How to Find RSS and Atom Feeds for any website
RSS and Atom are formats that are “hiding in plain sight”. Lots of websites have them, but it might not be obvious how to get them.
Feed Discovery Was Designed For Machines, Not Humans 🙁 ¶
Partly, this is due to the way the RSS specification suggests advertising feeds through an autodiscovery mechanism (see here for the technical details). This process is less for humans and more for automation, like your browser, or your feed reader. That was a novel and useful approach back when browsers had integrated feed readers and RSS/Atom were more popular. Nowadays, it makes these formats harder to find and discover.
The good news however is that there are lots of other ways to find good feed sources. A few techniques are listed in this article.

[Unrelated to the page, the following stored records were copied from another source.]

===== config.mk =====
export PLATFORM = sky130hd
export DESIGN_NAME = convolver
export DESIGN_NICKNAME = convolver
export VERILOG_FILES = /design/flow/design.v
export SDC_FILE = /design/flow/constraint.sdc
export NUM_CORES = 4
export LEC_CHECK = 0
export CAP_MARGIN = 15
export CORE_MARGIN = 2
export CORE_UTILIZATION = 72
export CTS_CLUSTER_SIZE = 37
export SLEW_MARGIN = 20

===== constraint.sdc =====
create_clock -name core_clock -period 5.11 [get_ports {clk}]
set_input_delay 1.0220 -clock core_clock [delete_from_list [all_inputs] [get_ports {clk}]]
set_output_delay 1.0220 -clock core_clock [all_outputs]
set_load 0.01 [all_outputs]

===== run.sh =====
#!/bin/bash
# the make line also repeats each setting of config.mk as NAME=value (left out here)
make -C /OpenROAD-flow-scripts/flow DESIGN_CONFIG=/design/flow/config.mk WORK_HOME=/design/flow/orfs CLKGATE_MAP_FILE= finish

===== design.v =====
`timescale 1ns / 1ps
module mac #(
	  parameter N = 16
    )(
    input clk,rst,ce,
    input [N-1:0] a,
    input [N-1:0] b,
    input [N-1:0] c,
    output reg [N-1:0] p
    );
always@(posedge clk)
 begin
    if(rst)
    begin
        p<=0;
    end
    else if(ce)
    begin
        p <= (a*b+c);
    end
 end
endmodule
module variable_shift_reg #(parameter width = 8, parameter size = 3) (
input clk,
input ce,
input rst,
input [width-1:0] data_in,
output [width-1:0] data_out
);
reg [width-1:0] sr [size-1:0];
generate
genvar i;
for(i = 0;i < size;i = i + 1)
begin
    always@(posedge clk)
    begin
        if(rst)
        begin
            sr[i] <= 'd0;
        end
        else
        begin
            if(ce)
            begin
                if(i == 'd0)
                begin
                    sr[i] <= data_in;
                end
                else
                begin
                    sr[i] <= sr[i-1];
                end
            end
        end
    end
end
endgenerate
assign data_out = sr[size-1];
endmodule
module convolver #(
parameter n = 9'h010,
parameter k = 9'h003,
parameter s = 1,
parameter N = 16
)(
input clk,
input ce,
input global_rst,
input [N-1:0] activation,
input [(k*k)*16-1:0] weight1,
output[N-1:0] conv_op,
output valid_conv,
output end_conv
);
reg [31:0] count,count2,count3,row_count;
reg en1,en2,en3;
wire [15:0] tmp [k*k+1:0];
wire [15:0] weight [0:k*k-1];
generate
	genvar l;
	for(l=0;l<k*k;l=l+1)
	begin
      assign weight [l][N-1:0] = weight1[N*l +: N];
	end
endgenerate
assign tmp[0] = 32'h0000000;
generate
genvar i;
  for(i = 0;i<k*k;i=i+1)
  begin: MAC
    if((i+1)%k ==0)
    begin
      if(i==k*k-1)
      begin
      mac #(.N(N)) mac(
        .clk(clk),
        .ce(ce),
        .rst(global_rst),
        .a(activation),
        .b(weight[i]),
        .c(tmp[i]),
        .p(conv_op)
        );
      end
      else
      begin
      wire [N-1:0] tmp2;
      mac #(.N(N)) mac(
        .clk(clk),
        .ce(ce),
        .rst(global_rst),
        .a(activation),
        .b(weight[i]),
        .c(tmp[i]),
        .p(tmp2)
        );
      variable_shift_reg #(.width(N),.size(n-k)) SR (
          .clk(clk),
          .ce(ce),
          .rst(global_rst),
          .data_in(tmp2),
          .data_out(tmp[i+1])
          );
      end
    end
    else
    begin
   mac #(.N(N)) mac2(
      .clk(clk),
      .ce(ce),
      .rst(global_rst),
      .a(activation),
      .b(weight[i]),
      .c(tmp[i]),
      .p(tmp[i+1])
      );
    end
  end
endgenerate
always@(posedge clk)
begin
  if(global_rst)
  begin
    count <=0;
    count2<=0;
    count3<=0;
    row_count <= 0;
    en1<=0;
    en2<=1;
    en3<=0;
  end
  else if(ce)
  begin
    if(count == (k-1)*n+k-1)
    begin
      en1 <= 1'b1;
      count <= count+1'b1;
    end
    else
    begin
      count<= count+1'b1;
    end
  if(en1 && en2)
  begin
    if(count2 == n-k)
    begin
      count2 <= 0;
      en2 <= 0 ;
      row_count <= row_count + 1'b1;
    end
    else
    begin
      count2 <= count2 + 1'b1;
    end
  end
  if(~en2)
  begin
  if(count3 == k-2)
  begin
    count3<=0;
    en2 <= 1'b1;
  end
  else
    count3 <= count3 + 1'b1;
  end
  if((((count2 + 1) % s == 0) && (row_count % s == 0))||(count3 == k-2)&&(row_count % s == 0)||(count == (k-1)*n+k-1))
  begin
    en3 <= 1;
  end
  else
    en3 <= 0;
  end
end
	assign end_conv = (count>= n*n+2) ? 1'b1 : 1'b0;
	assign valid_conv = (en1&&en2&&en3);
endmodule

==> notes.md, run 1 <==
Observations from the implementation run.

Synthesis:
- The run puts the xor/xnor cell area share of the yosys netlist at 6.17%.
- The run gives the fraction of synthesized area in multiplexers as 8.43%.
- Ranked by instance count, the synthesized netlist is headed by 1,370 x inv_1, 832 x fa_1, 820 x nand2_1.
- The run gives the average cell area after synthesis as 8.90 sq um.
- By area the synthesized netlist is led by fa_1 26%, dfxtp_1 21%, ha_1 9.3%.
- The synthesized design spends more area on one cell type than any other, namely fa_1.
- The run puts the number of cell instances after yosys synthesis at roughly 7,000.
- The run puts the post-synthesis simple-gate area fraction at ~16%.
- For this run, the leading register cell type out of synthesis is dfxtp_1.
- The run puts the yosys synthesis warning count at 4.
- The synthesis stat section lists a flop and latch total of 659.
- The run puts the number of nets at floorplan at roughly 8,600.
- The run puts the fraction of synthesized cell area taken by the top area cell type at 26.4%.
- The most frequently used library cell after synthesis is inv_1.
- The run gives the adder-cell area share of the yosys netlist as between 30% and 40%.
- Counting flops with a built-in enable in the synthesized netlist gives 0.
- The run puts the chip area line of the yosys report at 63,200 sq um.
- The run gives the complex-gate fraction of the synthesized area as under 10%.
- The run puts the instance tally after logic synthesis at 7,097.
- The run gives the fraction of synthesis flops using an asynchronous set or reset pin as 0%.
- The run gives the cell area after synthesis as 63,200 sq um.
- In the Yosys report, the sequential cells make up between 20% and 30% of the chip area.
- The number of different library cells used by synthesis comes to 59.
- After synthesis, the largest family of logic cells by area is adder cells.

Floorplanning:
- The run puts the horizontal extent of the die at 300 um.
- The run puts the number of placed I/O pins at 181.
- The run puts the chip height at 300 um.
- The initial utilization of the core area, before any placement, comes to just over 70%.
- The run puts the area of the placeable core at 86,900 sq um.
- According to the floorplan log, the row count is 108.
- The die covers 90,100 sq um.

Final timing:
- In this run the tightest slew margin relative to its limit is 23.7%.
- The run puts the hold violation count in the final report at 0.
- The run gives the final worst clock skew as 39.3 ps.
- The run puts the number of pins exceeding their max-slew limit in the final report at 0.
- The run gives the transition at the pin with the smallest max-transition slack as 1140 ps.
- Post-route period utilization is reported as 118%.
- The run gives the post-route minimum period as between 6000 and 7000 ps.
- The run puts the highest clock rate at 166 MHz.
- Setup repair after global routing could not meet its margin everywhere.
- The run gives the number of failing setup endpoints in the final timing report as 62.
- The run gives the minimum hold slack as 466 ps.
- The critical path in the final layout is reported with a setup slack of -929 ps.

Critical path:
- Counting buffers and inverters, the worst setup path is 23 cells deep.
- The critical path goes through buf_8 > buf_6 > buf_12 > buf_8 > and2_1 > fa_1 > inv_1 > fa_1 > fa_1 > inv_1 > fa_1 > fa_1 > inv_1 > fa_1 > inv_1 > ha_4 > a21oi_4 > buf_6 > a32oi_2 > o31ai_2 > xnor2_1 > mux2i_1 > nor2_1.
- At the worst endpoint, the required time is 5680 ps.
- Grouping stages by cell kind, the critical path spends the most delay in adder cells.
- The worst setup path is launched from an input port.
- Data arrives at the worst endpoint at 6610 ps.
- The run puts the register-to-register setup slack at 500 ps.
- On the critical path, the stage with the largest delay is an instance of fa_1.
- The most numerous cell type found on the critical path is fa_1.
- STA classifies the critical path endpoint as a flop.
- The run gives the capturing element of the worst setup path as MAC[4].genblk1.mac2.p[15]$_SDFFE_PP0P_.
- The run gives the largest driver fanout on the critical path as 5.
- The setup path with the least slack is of type in2reg.
- The run gives the critical path's largest stage delay as 730 ps.
- The run gives the launch point of the worst reg-to-reg path as MAC[3].genblk1.mac2.p[3]$_SDFFE_PP0P_.
- The number of buffers and inverters on the critical path is 9.
- STA shows the worst reg2reg path with a cell count of 19.
- In this run the worst setup path begins at activation[8].
- The endpoint identified for the worst register-to-register timing path is MAC[4].genblk1.mac2.p[14]$_SDFFE_PP0P_.

Detailed routing:
- The run puts the count of antenna-violating nets left after detailed routing at 0.
- The run gives the violation count after the first detailed-routing iteration as 4,832.
- The run gives the detailed-routing iteration count for the pre-antenna-repair pass as 8.
- The run gives the total detailed-routing wirelength as 187,000 um.
- The routed design shows a wire length per standard cell of 20.8 um.
- For this run, the detailed router reports a per-instance via density of roughly 5.7.
- Across all layers, the routed design uses 51,546 vias.
- The run gives the count of unresolved DRC violations after routing as 0.

Global routing:
- met2 is the most crowded layer.
- The run puts the met2 usage in global routing at 63.5%.
- The run puts the total routing resource utilization after global routing at 38.4%.
- The run gives the maximum number of pins on one net before global-route repair as 211.
- The initial antenna violation count came to 14.
- The run puts the via count of the first global-routing pass at 52,679.
- The run gives the met1 track utilization from global routing as 48.9%.
- The run puts the remaining global-route overflow at 0.
- The first global-routing pass estimated between 200,000 and 300,000 um of wire.
- For this run, global-route usage on met3 was measured as 7.50%.

Power:
- The run gives the sequential power as 5820 uW.
- The combinational power reported by the tool is 41,100 uW.
- The run puts the leakage dissipation at 0.0378 uW.
- The run gives the clock network fraction of total power as 10.1%.
- The run puts the relative contribution of combinational cells to total power at 78.7%.
- The run gives the net switching power as 23,500 uW.
- The run gives the power per cell area as 678 nW/um^2.
- Of all power groups, the one with the highest power is combinational logic.
- The run puts the clock network power at around 5300 uW.
- The run puts the worst IR drop on VDD at roughly 1700 uV.
- The run puts the sequential cell fraction of total power at 11.1%.
- The run gives the internal portion of total power as 28,700 uW.
- The run gives the share of total power consumed by net switching as a little under half.

Flow run:
- The run puts the max-cap check violation count at 0.
- The number of warnings reported in the stage logs is ~49.

Clock network:
- The run puts the number of clock sinks at ~660.
- After clock tree synthesis, the flow added hold-fix buffers numbering 0.
- The run gives the number of buffers created by CTS as 70.
- The run puts the worst-case clock buffer depth at 3.
- The run gives the CTS H-tree depth as 3.
- The skew report gives the latency at the later pin of the worst-skew pair as 650 ps.
- The run gives the root cell of the clock tree as clkbuf_16.
- The registers of the reported paths see a clock transition of 70 ps.
- TritonCTS built the clock tree.

Worst hold path:
- STA shows the worst min-delay path finishing at en3$_SDFFE_PP0P_.
- The run puts the hold path depth at 2.
- For the worst min-delay path, the startpoint reported by OpenROAD is en3$_SDFFE_PP0P_.
- The path class of the tightest hold or removal check is reg2reg.

Finish:
- The run puts the number of cells in the finished layout apart from fillers at 8,978.
- The run puts the post-route cell area at 76,900 sq um.
- The run puts the count of fill cells added during filler insertion at 4,148.
- At the end of the flow, the number of nets in the layout was 9,232.
- The run gives the synthesis-to-finish area growth as 21.8%.

Run status:
- The layout checks failed on negative setup slack.
- The run finished, with violations left.

Placed design:
- The run gives the placed wire-length estimate after detailed placement as 122,000 um.
- The count of buffers added on input and output ports is 180.
- Counting tap cells, the placed design contains a total of 8,687 instances.
- The run gives the placement-stage cell area as roughly 71,000 sq um.
- The run gives the final weighted congestion in routability-driven placement as around 0.93.
-- per-layer routing --
layer	part of all wire, %	wire (um)
met5	0.057	107
met4	6.7	12500
met3	9.5	17800
met2	47	87600
met1	37	68600
-- through the flow --
stage                     setup TNS (ps)  setup slack (ps)  power [uW]  util [%]
after CTS                         -16530              -688       47000      86.7
final                             -25260              -929       52200      88.5
after floorplan                   -30880             -1120       29200         -
after global placement            -78570             -1450       38800      81.8
after detailed placement          -85160             -1540       39900      81.8
after global routing              -33200             -1040       55500      88.5
-- timing repair --
item                                    CTS  global route
setup buffers                           100            75
resized                                 381           321
pin swaps                               224           236
cloned                                    7             3
endpoints found under the setup margin   71            66
-- area by class of cell --
class / instances / area (sq um) / area share (%)
tap: 1155 / 1450 / 1.88
inverter: 1370 / 5140 / 6.68
multi-input combinational: 4718 / 45600 / 59.3
clock buffer: 92 / 1920 / 2.50
antenna: 10 / 25.0 / 0.0325
sequential: 659 / 13200 / 17.1
timing repair buffer: 947 / 9200 / 12.0
clock inverter: 27 / 407 / 0.529
==> run 2, diff against run 1 <==
CAP_MARGIN = 35   (was 15)
CELL_PAD_IN_SITES_DETAIL_PLACEMENT = 2   (was default)
CORE_MARGIN = 9   (was 2)
CORE_UTILIZATION = 40   (was 72)
CTS_CLUSTER_DIAMETER = 268   (was default)
CTS_CLUSTER_SIZE = default   (was 37)
GPL_ROUTABILITY_DRIVEN = 0   (was default)
MAX_ROUTING_LAYER = met4   (was default)
PLACE_DENSITY = 0.61   (was default)
SETUP_SLACK_MARGIN = 1.9   (was default)
TNS_END_PERCENT = 15   (was default)
clock period = 8.5 ns   (was 5.11 ns; I/O delays follow)
==> run 2 against run 1 <==
Against the previous run: the flow now stops in global routing; synthesized cell count unchanged; synthesized area unchanged; die area up 91%.
==> notes.md, run 2 <==
Figures from the flow reports.

Floorplanning:
- The run puts the number of rows in the core area at 145 (+34%).
- The run puts the horizontal extent of the die at 415 um (+38%).
- The run gives the chip height as 415 um (+38%).
- The run gives the area of the placeable core as 157,000 sq um (+80%).
- The run puts the chip area at 173,000 sq um (+91%).
- The run gives the number of placed I/O pins as 181 (unchanged).
- The run gives the floorplan-stage core utilization as 40.4% (-32 points).

Synthesis:
- The run puts the xor/xnor cell area share of the yosys netlist at 6.17% (unchanged).
- The run gives the number of library cell types mapped by synthesis as 59 (unchanged).
- The run gives the cell area after synthesis as 63,200 sq um (unchanged).
- The run puts the fraction of synthesis flops using an asynchronous set or reset pin at 0% (unchanged).
- The synthesized design spends more area on one cell type than any other, namely fa_1.
- In the post-synthesis netlist, the biggest area contributors are fa_1 26%, dfxtp_1 21%, ha_1 9.3%.
- The average cell area after synthesis came to 8.90 sq um (unchanged).
- In the synthesized netlist the dominant register cell turns out to be dfxtp_1.
- In the synthesized netlist, the dominant kind of combinational cell is adder cells.
- The number of synthesized flops with an enable pin was 0 (unchanged).
- The run gives the complex-gate fraction of the synthesized area as 2.67% (unchanged).
- The run puts the adder-cell area share of the yosys netlist at 35.7% (unchanged).
- The run puts the number of cell instances after yosys synthesis at 7,097 (unchanged).
- By instance count, the leading cell after synthesis is inv_1.
- By count the netlist is led by 1,370 x inv_1, 832 x fa_1, 820 x nand2_1.
- The yosys synthesis warning count was 4 (unchanged).
- The post-synthesis simple-gate area fraction came to 15.8% (unchanged).
- The total of flip-flops plus latches after synthesis is 659 (unchanged).
- The run puts the fraction of synthesized area in multiplexers at 8.43% (unchanged).
- The instance tally after logic synthesis is 7,097 (unchanged).
- The number of nets at floorplan was 8,563 (unchanged).
- The run gives the fraction of synthesized cell area taken by the top area cell type as 26.4% (unchanged).
- The run gives the sequential area share after synthesis as 20.9% (unchanged).
- The chip area line of the yosys report is 63,200 sq um (unchanged).

Placed design:
- The run gives the placed wire-length estimate after detailed placement as 211,000 um (+73%).
- The run gives the number of port buffers as 180 (unchanged).

Clock network:
- The number of clock sinks was 659 (unchanged).
- The run gives the CTS H-tree depth as 3 (unchanged).
- The run gives the worst-case clock buffer depth as 3 (unchanged).
- Clock tree synthesis selected as its root buffer the cell clkbuf_16.
- The run gives the number of buffers created by CTS as 77 (+10%).

Run status:
- The flow did not finish.
- The run gives the terminating stage of the flow as global routing.
-- run 2: timing repair --
item                                    CTS
cloned                                   15
hold buffers                              0
setup buffers                            48
pin swaps                                70
resized                                 365
endpoints found under the setup margin   66
hold endpoints to repair                  0
-- run 2: through the flow --
| stage | setup slack (ps) | instances | util [%] | hold slack (ps) | instance area [sq um] |
|---|---|---|---|---|---|
| detailed placement | -131 | 9065 | 42.9 | 465 | 67200 |
| CTS | 1630 | 9267 | 45.5 | 486 | 71300 |
| global placement | 721 | 9061 | 42.8 | 437 | 67100 |
| floorplan | 1590 | 7097 | - | 427 | 63600 |
==> run 3, diff against run 2 <==
ABC_AREA = 1   (was default)
CAP_MARGIN = 20   (was 35)
CELL_PAD_IN_SITES_DETAIL_PLACEMENT = default   (was 2)
CORE_MARGIN = 2   (was 9)
CORE_UTILIZATION = 70   (was 40)
CTS_CLUSTER_DIAMETER = 28   (was 268)
CTS_CLUSTER_SIZE = 32   (was default)
GPL_ROUTABILITY_DRIVEN = default   (was 0)
MAX_ROUTING_LAYER = default   (was met4)
PLACE_DENSITY = default   (was 0.61)
PLACE_DENSITY_LB_ADDON = 0.27   (was default)
SETUP_SLACK_MARGIN = 0.67   (was 1.9)
SLEW_MARGIN = 40   (was 20)
TNS_END_PERCENT = default   (was 15)
clock period = 3.64 ns   (was 8.5 ns; I/O delays follow)
==> run 3 against run 2 <==
Against the previous run: the flow again stops in global routing; synthesized area rose by 6.0%; synthesized cell count increased by 31%; die area decreased by 43%.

Technique 1: Use Your Feed Reader ¶
Modern feed readers, like Foragd, will auto-detect the feed given a website URL. They utilize the autodiscovery process, along with other sleuthing techniques to find feeds for your favorite sites. So in a lot of cases, it may be as simple as just providing the URL of the site to the feed reader and let it do its magic. No need to parse the site’s HTML or scan the content or find a site directory; just enter the URL, and in most cases, 💥 you have your favorite site’s content streaming to your feed reader.
ℹ️ You can use Foragd’s Feed Viewer to find and parse the feed content of any website.
Technique 2: Where’s Waldo ¶
Many websites display their RSS feed link in the footer as text or an RSS icon — look for the words ‘Feed’, ‘RSS’, or ‘Atom’, or the orange RSS icon. For example one of the following:
Such links usually return the raw feed content, so they can be copied and pasted into your feed reader to add them.
Technique 3: The Old Appender ¶
Despite the web being wonderfully diverse, the majority of websites use a handful of frameworks behind the scenes, and these have predictable URLs where their feeds are located. What does this mean? It means most websites have an RSS feed at a canonical URL or address. You can then utilise this to find the feed for any site. In most cases add one of the following onto the end of the site URL:
/rss/feed/feeds/posts/default
Foragd uses this technique when it can’t find a feed natively, but you can also check yourself. If the new URL returns feed content, you’ve found yourself the site’s feed!
Technique 4: Feed Search Engines/Lists ¶
There are a few dedicated search engines for feeds and sites with quality feed links out there you can peruse:
- feedle.world: A feed search engine and discovery site. Contains a lot of independent bloggers and sources. Try the random search feature 🎲.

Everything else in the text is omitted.